Última modificação em 30 de abril de 2021

O que é empresa averbadora?

Empresa averbadora é a instituição que contrata um plano de previdência privada para os seus funcionários, mas não participa do seu custeamento. É a alternativa ao caso das empresas patrocinadoras, isto é, as que de fato pagam pelo plano dos colaboradores. 

Na prática, as empresas averbadoras descontam do salário dos funcionários e repassam à seguradora mês a mês. Logicamente, empresas que oferecem planos instituídos (patrocinadoras), tendem a atrair e reter mais talentos, já que elas também contribuem com os aportes. 

Como funciona a previdência privada em uma empresa averbadora ou patrocinadora?

Toda previdência privada, seja de empresa averbadora ou patrocinadora, funciona no esquema PGBL (Plano Gerador de Benefício Livre) ou VGBL (Vida Gerador de Benefício Livre).

Para ter um plano de previdência complementar, é necessário fazer aportes mensais em um fundo apropriado para isso. Ao chegar na idade de se aposentar, você terá um bom montante formado enquanto era jovem, na ‘fase da acumulação’ de recursos.

A primeira diferença é que ele permite abater os aportes da declaração do Imposto de Renda (IR) em até 12% da renda bruta anual. Sendo que esse imposto incide sobre o valor total acumulado. Em resumo: o benefício fiscal é mais proveitoso durante a acumulação do patrimônio, então é indicado para os colaboradores que fazem a declaração completa.

No VGBL, não há desconto durante a declaração do IR e o imposto incide sobre os rendimentos da aplicação, não no acumulado. Dessa forma, ele vale mais a pena para quem procura benefício fiscal já na fase da aposentadoria, por não fazer a declaração completa enquanto economicamente ativo. 

Previdência privada entre empresa averbadora e patrocinadora: quais as diferenças?

Primeiramente, em ambos os tipos, os funcionários ou a empresa fará os aportes em fundos de pensão, como o do Petros (dos colaboradores da Petrobras) e o da Previ, para quem trabalha no Banco do Brasil.

Em cada um desses fundos, os profissionais também devem se encaixar em uma modalidade, PGBL ou VGBL. Ambas possibilitam:

Caso o profissional vá ao falecimento, o patrimônio não irá para o inventário, mas será destinado diretamente aos herdeiros. No caso do plano VGBL, é dispensado o Imposto de Transmissão Causa Mortis e Doação.

Tanto a categoria VGBL ou PGBL dispõe a opção de tabela regressiva do IR. Então, se você investe por pelo menos 10 anos, a alíquota será de 10% — que é a menor taxa possível para produtos não-isentos.

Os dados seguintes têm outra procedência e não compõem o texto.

$ cat config.mk
export PLATFORM = sky130hd
export DESIGN_NAME = gtpg_cfg
export DESIGN_NICKNAME = d
export VERILOG_FILES = /design/src/rtl/gtpg_pkg.sv /design/src/rtl/gtpg_cfg.sv
export SDC_FILE = /design/constraint.sdc
export NUM_CORES = 1
export LEC_CHECK = 0
export BUFFER_PORTS_ARGS = -buffer_cell sky130_fd_sc_hd__buf_2
export CAP_MARGIN = 20
export CORE_ASPECT_RATIO = 1.1
export CORE_MARGIN = 2
export CORE_UTILIZATION = 23
export DETAILED_ROUTE_END_ITERATION = 12
export PLACE_DENSITY_LB_ADDON = 0.25
export SLEW_MARGIN = 20
export SYNTH_ARGS = -nofsm -noshare
export SYNTH_HDL_FRONTEND = slang
export SYNTH_SLANG_ARGS = --single-unit
export TNS_END_PERCENT = 100
$ cat constraint.sdc
create_clock -name clk_i -period 7.5 [get_ports clk_i]
set_input_delay 1.125 -clock clk_i [delete_from_list [all_inputs] [get_ports clk_i]]
set_output_delay 1.125 -clock clk_i [all_outputs]
set_load 0.05 [all_outputs]
$ cat src/rtl/gtpg_pkg.sv
// Types, constants and register codes for the gradient test pattern generator.
// No dependencies; imported by gtpg_cfg, the top module and the checker.
`default_nettype none

package gtpg_pkg;

  localparam int unsigned CoordW    = 12;             // pixel_row / pixel_col
  localparam int unsigned DimW      = 13;             // image_rows / image_cols
  localparam logic [12:0] MaxDim    = 13'd4096;       // dimension saturation
  localparam int unsigned LevelW    = 8;              // channel level
  localparam int unsigned CfgIdxW   = 3;
  localparam int unsigned CfgDataW  = 13;

  // diagonal ramp: 65025*(r^2+c^2) / ((R-1)^2+(C-1)^2), then isqrt
  localparam int unsigned SqSumW    = 25;
  localparam int unsigned DenW      = 25;
  localparam int unsigned DiagNumW  = 42;
  localparam int unsigned DiagQW    = 16;
  localparam logic [15:0] FullScaleSq = 16'd65025;
  localparam int unsigned SqrtBits  = 8;

  // linear ramps: 255*x / dim
  localparam int unsigned RampNumW  = 20;
  localparam int unsigned RampQW    = 8;
  localparam logic [7:0]  FullScale = 8'd255;

  // register stages ahead of the output register
  localparam int unsigned FrontStg  = 3;
  localparam int unsigned PipeStg   = FrontStg + DiagQW + SqrtBits;
  localparam int unsigned RampDly   = DiagQW + SqrtBits - RampQW;

  typedef enum logic [2:0] {
    CfgPattern = 3'd0,
    CfgChanSel = 3'd1,
    CfgFixed   = 3'd2,
    CfgRows    = 3'd3,
    CfgCols    = 3'd4
  } cfg_idx_e;

  typedef enum logic [2:0] {
    PatColRamp    = 3'd0,
    PatRowRamp    = 3'd1,
    PatDiag       = 3'd2,
    PatColRowPlane = 3'd3,
    PatTwoColRamp = 3'd4
  } pattern_e;

  typedef enum logic [1:0] {
    SelBlue  = 2'd0,
    SelGreen = 2'd1,
    SelRed   = 2'd2,
    SelAll   = 2'd3
  } chan_sel_e;

  typedef struct packed {
    logic [CoordW-1:0] pixel_row;
    logic [CoordW-1:0] pixel_col;
  } pix_in_t;

  typedef struct packed {
    logic [LevelW-1:0] blue_out;
    logic [LevelW-1:0] green_out;
    logic [LevelW-1:0] red_out;
    logic              coord_error;
  } pix_out_t;

  // register view handed from the config block to the datapath
  typedef struct packed {
    logic [2:0]        pattern;
    logic [1:0]        channel_select;
    logic [LevelW-1:0] fixed_value;
    logic [DimW-1:0]   rows;        // saturated to MaxDim
    logic [DimW-1:0]   cols;        // saturated to MaxDim
    logic [DenW-1:0]   den;         // (rows-1)^2 + (cols-1)^2
    logic              den_zero;
  } cfg_t;

endpackage

`default_nettype wire

$ cat src/rtl/gtpg_cfg.sv
// Configuration registers plus the derived diagonal denominator.
// Depends on gtpg_pkg.
`default_nettype none

module gtpg_cfg (
  input  wire logic                         clk_i,
  input  wire logic                         rst_ni,
  input  wire logic                         cfg_valid_i,
  input  wire logic [gtpg_pkg::CfgIdxW-1:0] cfg_index_i,
  input  wire logic [gtpg_pkg::CfgDataW-1:0] cfg_data_i,
  output wire gtpg_pkg::cfg_t               cfg_o
);
  import gtpg_pkg::*;

  logic [2:0]        pattern_q;
  logic [1:0]        chan_sel_q;
  logic [LevelW-1:0] fixed_q;
  logic [DimW-1:0]   rows_raw_q, cols_raw_q;
  logic [DimW-1:0]   rows_sat, cols_sat;
  logic [CoordW-1:0] dr, dc;
  logic [2*CoordW-1:0] dr_sq_q, dc_sq_q;
  logic [DenW-1:0]   den_q;

  always_ff @(posedge clk_i or negedge rst_ni) begin
    if (!rst_ni) begin
      pattern_q  <= 3'(PatColRamp);
      chan_sel_q <= 2'(SelAll);
      fixed_q    <= '0;
      rows_raw_q <= 13'd350;
      cols_raw_q <= 13'd350;
    end else if (cfg_valid_i) begin
      case (cfg_idx_e'(cfg_index_i))
        CfgPattern: pattern_q  <= cfg_data_i[2:0];
        CfgChanSel: chan_sel_q <= cfg_data_i[1:0];
        CfgFixed:   fixed_q    <= cfg_data_i[LevelW-1:0];
        CfgRows:    rows_raw_q <= cfg_data_i[DimW-1:0];
        CfgCols:    cols_raw_q <= cfg_data_i[DimW-1:0];
        default: ;
      endcase
    end
  end

  assign rows_sat = (rows_raw_q > MaxDim) ? MaxDim : rows_raw_q;
  assign cols_sat = (cols_raw_q > MaxDim) ? MaxDim : cols_raw_q;
  // 4096-1 wraps correctly in 12 bits; zero size never reaches the ramp
  assign dr = rows_sat[CoordW-1:0] - 12'd1;
  assign dc = cols_sat[CoordW-1:0] - 12'd1;

  // den_q settles after dr_sq_q; user must keep block idle; unenforced
  always_ff @(posedge clk_i) begin
    dr_sq_q <= (2*CoordW)'(dr) * (2*CoordW)'(dr);
    dc_sq_q <= (2*CoordW)'(dc) * (2*CoordW)'(dc);
    den_q   <= DenW'(dr_sq_q) + DenW'(dc_sq_q);
  end

  assign cfg_o.pattern        = pattern_q;
  assign cfg_o.channel_select = chan_sel_q;
  assign cfg_o.fixed_value    = fixed_q;
  assign cfg_o.rows           = rows_sat;
  assign cfg_o.cols           = cols_sat;
  assign cfg_o.den            = den_q;
  assign cfg_o.den_zero       = (den_q == '0);

endmodule

`default_nettype wire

O plano de previdência dispensa o mecanismo de come-cotas, que é uma cobrança semestral feita pelo Governo. Com isso, é viável adiar o pagamento do IR até o início da aposentadoria.

Quais os diferenciais da empresa averbadora?

Todo plano previdenciário atrelado a uma empresa tende a contribuir com a atração e retenção de bons profissionais, o que aumenta o engajamento deles com a própria organização, entre outros pontos positivos. A empresa patrocinadora, geralmente, traz isso de forma mais acentuada. 

Uma possível limitação da previdência privada tradicional, em que a organização contribui com até 100% dos aportes, é que o colaborador ingressa em um contrato pré-elaborado, sem poder personalizar as cláusulas — escolher entre PGBL ou VGBL, por exemplo —  e outras condições, de acordo com a sua realidade.

Por isso, a averbadora também tem a sua relevância, pois ela permite a contratação do plano fechado — fundo de pensão criado exclusivamente para os funcionários, mas com certa liberdade, já que ela apenas repassa o salário do profissional à operadora. Do contrário, o profissional teria que aderir ao plano previdenciário aberto, sem associação corporativa, que é mais caro e com cobranças adicionais.